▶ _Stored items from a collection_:
This is an optimization exercise on Yosys and OpenROAD, whose aim is small area, not a production implementation.
RTL that was checked went through simulation tests only; none was proved equivalent to the original.
Power figures rest on the tool's default switching activity, not on a simulated workload.

==> inputs of v36 <==
==> flow/design.v <==
module ppp_rx (
    input             clk,
    input             rst,
    input             in_valid,
    input      [7:0]  in_data,
    output            pay_valid,
    output     [7:0]  pay_data,
    output            rec_valid,
    output            rec_err,
    output     [31:0] rec_w0,
    output     [31:0] rec_w1,
    output     [31:0] rec_w2,
    output     [31:0] rec_w3
);
    localparam [7:0]  FLAG = 8'h7E;
    localparam [7:0]  ESC  = 8'h7D;
    localparam [11:0] L_3013 = 12'hC1D;
    function [15:0] crc16_byte(input [15:0] crc_in, input [7:0] b);
        reg [7:0] x;
        begin
            x = crc_in[7:0] ^ b;
            x = x ^ {x[3:0], 4'h0};
            crc16_byte = {8'h00, crc_in[15:8]} ^ {x, 8'h00} ^ {5'h00, x, 3'h0} ^ {12'h000, x[7:4]};
        end
    endfunction
    reg        open_q;       
    reg        esc_q;        
    reg        pay_q;        
    reg [11:0] cnt;          
    reg [11:0] lfsr;         
    reg        acq;          
    reg        ctl;          
    reg        cx0, cx1;     
    reg [7:0]  b0, b1;       
    reg [7:0]  b2, b3;       
    reg [7:0]  d0, d1;       
    reg [15:0] crc;          
    wire over    = (lfsr == L_3013);    
    wire is_flag = in_valid && (in_data == FLAG);
    wire is_body = in_valid && open_q && (in_data != FLAG);
    wire push    = is_body && (esc_q || (in_data != ESC));
    wire [7:0] u = {in_data[7:6], in_data[5] ^ esc_q, in_data[4:0]};
    wire [2:0] cl   = cnt[2:0];
    wire       c_lt4 = (cnt[11:2] == 10'd0);
    wire       c_eq1 = c_lt4 && (cl[1:0] == 2'd1);
    wire       c_eq2 = c_lt4 && (cl[1:0] == 2'd2);
    wire       c_eq3 = c_lt4 && (cl[1:0] == 2'd3);
    wire acq_now = (b0 == 8'hFF) && (d0 == 8'h03);
    wire first = !pay_q && (((cl == 3'd3) && b0[0] && !acq_now) ||
                            ((cl == 3'd4) && !b0[0]) ||
                            ((cl == 3'd5) && b0[0]) ||
                            (cl == 3'd6));
    wire evict = pay_q || cl[2] || cl[1];
    wire emit  = push && (pay_q || first);
    wire is_ctl = !b0[0] &&
                  (((b0 == 8'hC0) && ((b1 == 8'h21) || (b1 == 8'h23))) ||
                   ((b0 == 8'h80) && ((b1 == 8'h21) || (b1 == 8'h57))));
    wire nonempty = pay_q || (cl != 3'd0) || esc_q;
    wire short = !pay_q && ((cl < 3'd3) ||
                            ((cl == 3'd3) && !b0[0]) ||
                            ((cl == 3'd4) && b0[0]) ||
                            ((cl == 3'd5) && !b0[0]));
    wire err = over || esc_q || short;
    wire        r_ac  = acq && !(!pay_q && (cl == 3'd3));
    wire        r_pc  = !ctl && b0[0];
    wire        s57   = !cx0 && cx1;
    wire [15:0] p_ctl = {1'b1, cx0, 6'd0, 1'b0, s57, !s57, s57, 1'b0, s57, cx1, 1'b1};
    wire [15:0] r_proto = ctl ? p_ctl : {b0[0] ? 8'h00 : b0, b1};
    wire [15:0] r_fcs_rx   = {d1, d0};
    wire [15:0] r_fcs_calc = ~crc;
    wire        r_fcs_ok   = (r_fcs_rx == r_fcs_calc);
    wire [15:0] len    = {b0, b1};
    wire        cv     = ctl && !c_lt4 && !err;
    wire        len_eq  = (len[15:12] == 4'h0) && (len[11:0] == cnt);
    wire        r_under = (len < 16'd4);
    wire        r_ovr   = !len_eq;
    wire [11:0] r_opt   = {cnt[11:2] - 10'd1, cnt[1:0]};
    assign rec_valid = !rst && is_flag && open_q && nonempty;
    assign rec_err   = err;
    assign rec_w0 = err ? {24'h0, 6'b001100, over, !over && esc_q}
                        : {10'h0, cv && r_under, cv && !r_under && r_ovr, cv, r_pc, r_ac,
                           r_fcs_ok, r_proto};
    assign rec_w1 = err ? 32'h0 : {r_fcs_calc, r_fcs_rx};
    assign rec_w2 = cv ? {b0, b1, b3, b2} : 32'h0;
    assign rec_w3 = {20'h0, (cv && !r_under) ? r_opt : 12'h0};
    assign pay_valid = !rst && emit;
    assign pay_data  = d0;
    always @(posedge clk) begin
        if (rst)
            open_q <= 1'b0;
        else if (is_flag)
            open_q <= 1'b1;
        if (is_flag) begin
            esc_q <= 1'b0;
            pay_q <= 1'b0;
            cnt   <= 12'd0;
            lfsr  <= 12'd0;
            ctl   <= 1'b0;
            crc   <= 16'hFFFF;
        end else if (is_body) begin
            if (!over)
                lfsr <= {lfsr[10:0], ~(lfsr[11] ^ lfsr[0])};
            if (push) begin
                esc_q <= 1'b0;
                d0 <= d1;
                d1 <= u;
                if (!(pay_q && !c_lt4 && len_eq))
                    cnt <= first ? 12'd1 : cnt + 12'd1;
                if (first)
                    pay_q <= 1'b1;
                if (evict)
                    crc <= crc16_byte(crc, d0);
                if (!pay_q) begin
                    if (cl == 3'd3)
                        acq <= acq_now;
                    if ((cl == 3'd2) || ((cl == 3'd4) && b0[0])) begin
                        b0 <= d0;
                        b1 <= d0;
                    end
                    if (((cl == 3'd3) || (cl == 3'd5)) && !b0[0])
                        b1 <= d0;
                end else begin
                    if (c_eq2) begin
                        ctl <= is_ctl;
                        cx0 <= b0[6];
                        cx1 <= b1[1];
                        if (is_ctl)
                            b0 <= d0;
                    end
                    if (c_eq3 && ctl)
                        b1 <= d0;
                    if (c_eq1)
                        b3 <= d0;
                end
                if (first)
                    b2 <= d0;
            end else begin
                esc_q <= 1'b1;
            end
        end
    end
endmodule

▶ _The problem_: Above are the records; from them, give again exactly the lines from the one containing "((b0 == 8'h80)" through the one containing "ctl && !c_lt4 && !err;", both included.

▶ _Answer to this problem_:
                   ((b0 == 8'h80) && ((b1 == 8'h21) || (b1 == 8'h57))));
    wire nonempty = pay_q || (cl != 3'd0) || esc_q;
    wire short = !pay_q && ((cl < 3'd3) ||
                            ((cl == 3'd3) && !b0[0]) ||
                            ((cl == 3'd4) && b0[0]) ||
                            ((cl == 3'd5) && !b0[0]));
    wire err = over || esc_q || short;
    wire        r_ac  = acq && !(!pay_q && (cl == 3'd3));
    wire        r_pc  = !ctl && b0[0];
    wire        s57   = !cx0 && cx1;
    wire [15:0] p_ctl = {1'b1, cx0, 6'd0, 1'b0, s57, !s57, s57, 1'b0, s57, cx1, 1'b1};
    wire [15:0] r_proto = ctl ? p_ctl : {b0[0] ? 8'h00 : b0, b1};
    wire [15:0] r_fcs_rx   = {d1, d0};
    wire [15:0] r_fcs_calc = ~crc;
    wire        r_fcs_ok   = (r_fcs_rx == r_fcs_calc);
    wire [15:0] len    = {b0, b1};
    wire        cv     = ctl && !c_lt4 && !err;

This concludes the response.